Loading dataset shards:   0%|          | 0/98 [00:00<?, ?it/s]

In [62]:
import time
import math
from functools import partial

import multiprocessing
#multiprocessing.set_start_method('fork')   
import concurrent.futures as cf
import numpy as np


num_cpus = os.cpu_count()
total_docs = len(dataset)
docs_per_cpu = int(math.ceil(total_docs/num_cpus))
print(f"""
dataset statistics
------------------
documents: {total_docs:,}
docs_per_cpu: {docs_per_cpu}""")

def count_tokens(dataset, docs_per_cpu, n):

    import tiktoken
    
    # set up tokenizer
    enc = tiktoken.get_encoding("gpt2")
    
    total_length = 0
    docs_processed = 0
    start = n*docs_per_cpu
    if len(dataset) - (n*docs_per_cpu) < docs_per_cpu:
        end = len(dataset)
    else:
        end = start + docs_per_cpu
    for idx, d in enumerate(dataset[start:end]['text']):
        total_length += len(enc.encode_ordinary(d))
        docs_processed += 1
    return total_length, docs_processed

f = partial(count_tokens, dataset, docs_per_cpu)

start = time.time()
with cf.ProcessPoolExecutor(max_workers = num_cpus) as ex:
    results = list(ex.map(f, range(num_cpus)))


dataset statistics
------------------
documents: 9,672,101
docs_per_cpu: 322404


In [63]:
print(f"Processed documents in {time.time()-start:0.2f} seconds")
print(f"Total tokens: {sum([r[0] for r in results]):,}")
print(f"Total documents: {sum([r[1] for r in results]):,}")

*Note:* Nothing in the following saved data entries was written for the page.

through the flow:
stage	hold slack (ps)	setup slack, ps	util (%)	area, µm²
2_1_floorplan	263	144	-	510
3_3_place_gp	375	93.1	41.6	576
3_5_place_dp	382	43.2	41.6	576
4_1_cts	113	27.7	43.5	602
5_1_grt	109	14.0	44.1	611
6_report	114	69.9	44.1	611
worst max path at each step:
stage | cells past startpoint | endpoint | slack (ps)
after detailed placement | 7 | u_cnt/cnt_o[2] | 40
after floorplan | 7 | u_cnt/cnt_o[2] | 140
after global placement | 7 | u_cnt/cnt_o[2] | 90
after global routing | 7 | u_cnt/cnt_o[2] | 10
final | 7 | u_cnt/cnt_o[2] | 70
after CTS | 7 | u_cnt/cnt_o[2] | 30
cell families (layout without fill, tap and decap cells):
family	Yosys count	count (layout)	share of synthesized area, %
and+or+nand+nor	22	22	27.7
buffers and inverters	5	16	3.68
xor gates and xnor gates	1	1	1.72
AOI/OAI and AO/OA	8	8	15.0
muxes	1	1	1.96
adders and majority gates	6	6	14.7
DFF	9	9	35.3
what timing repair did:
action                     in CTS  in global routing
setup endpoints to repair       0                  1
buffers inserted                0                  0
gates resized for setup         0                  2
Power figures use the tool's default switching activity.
===== src/rtl/kp_encoder_top.sv =====
module kp_encoder_top
  import kp_pkg::*;
#(
  parameter int TICK_DIV     = 50000,
  parameter int STABLE_TICKS = 10
) (
  input  logic        clk,
  input  logic        rst_n,
  input  logic [11:0] key_raw,
  output logic [3:0]  key_code,
  output logic        key_press
);
  logic                 tick;
  logic [KEY_COUNT-1:0] deb;

  kp_tick_gen #(.TICK_DIV(TICK_DIV)) u_tick (
    .clk   (clk),
    .rst_n (rst_n),
    .tick  (tick)
  );

  generate
    for (genvar g = 0; g < KEY_COUNT; g++) begin : g_line
      kp_debounce_bit #(.STABLE_TICKS(STABLE_TICKS)) u_db (
        .clk   (clk),
        .rst_n (rst_n),
        .tick  (tick),
        .raw   (key_raw[g]),
        .level (deb[g])
      );
    end
  endgenerate

  kp_onehot_encode u_enc (
    .clk   (clk),
    .rst_n (rst_n),
    .deb   (deb),
    .code  (key_code),
    .press (key_press)
  );

  // nothing is pressed in the cycle reset is released
  assert_reset_clear_R1: assert property (@(posedge clk)
    $rose(rst_n) |-> (!key_press && key_code == 4'd0));

endmodule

Processed documents in 165.16 seconds
Total tokens: 9,944,317,243
Total documents: 9,672,101


In [64]:

SHARD_SIZE = int(1e8)
output_dir = "shards"

def tokenize(docs_per_cpu, shard_size, n):
    #print(shard_size, n)
    import os
    import gc
    
    from pathlib import Path
    from datasets import load_dataset
    import tiktoken
    
    # set up tokenizer
    enc = tiktoken.get_encoding("gpt2")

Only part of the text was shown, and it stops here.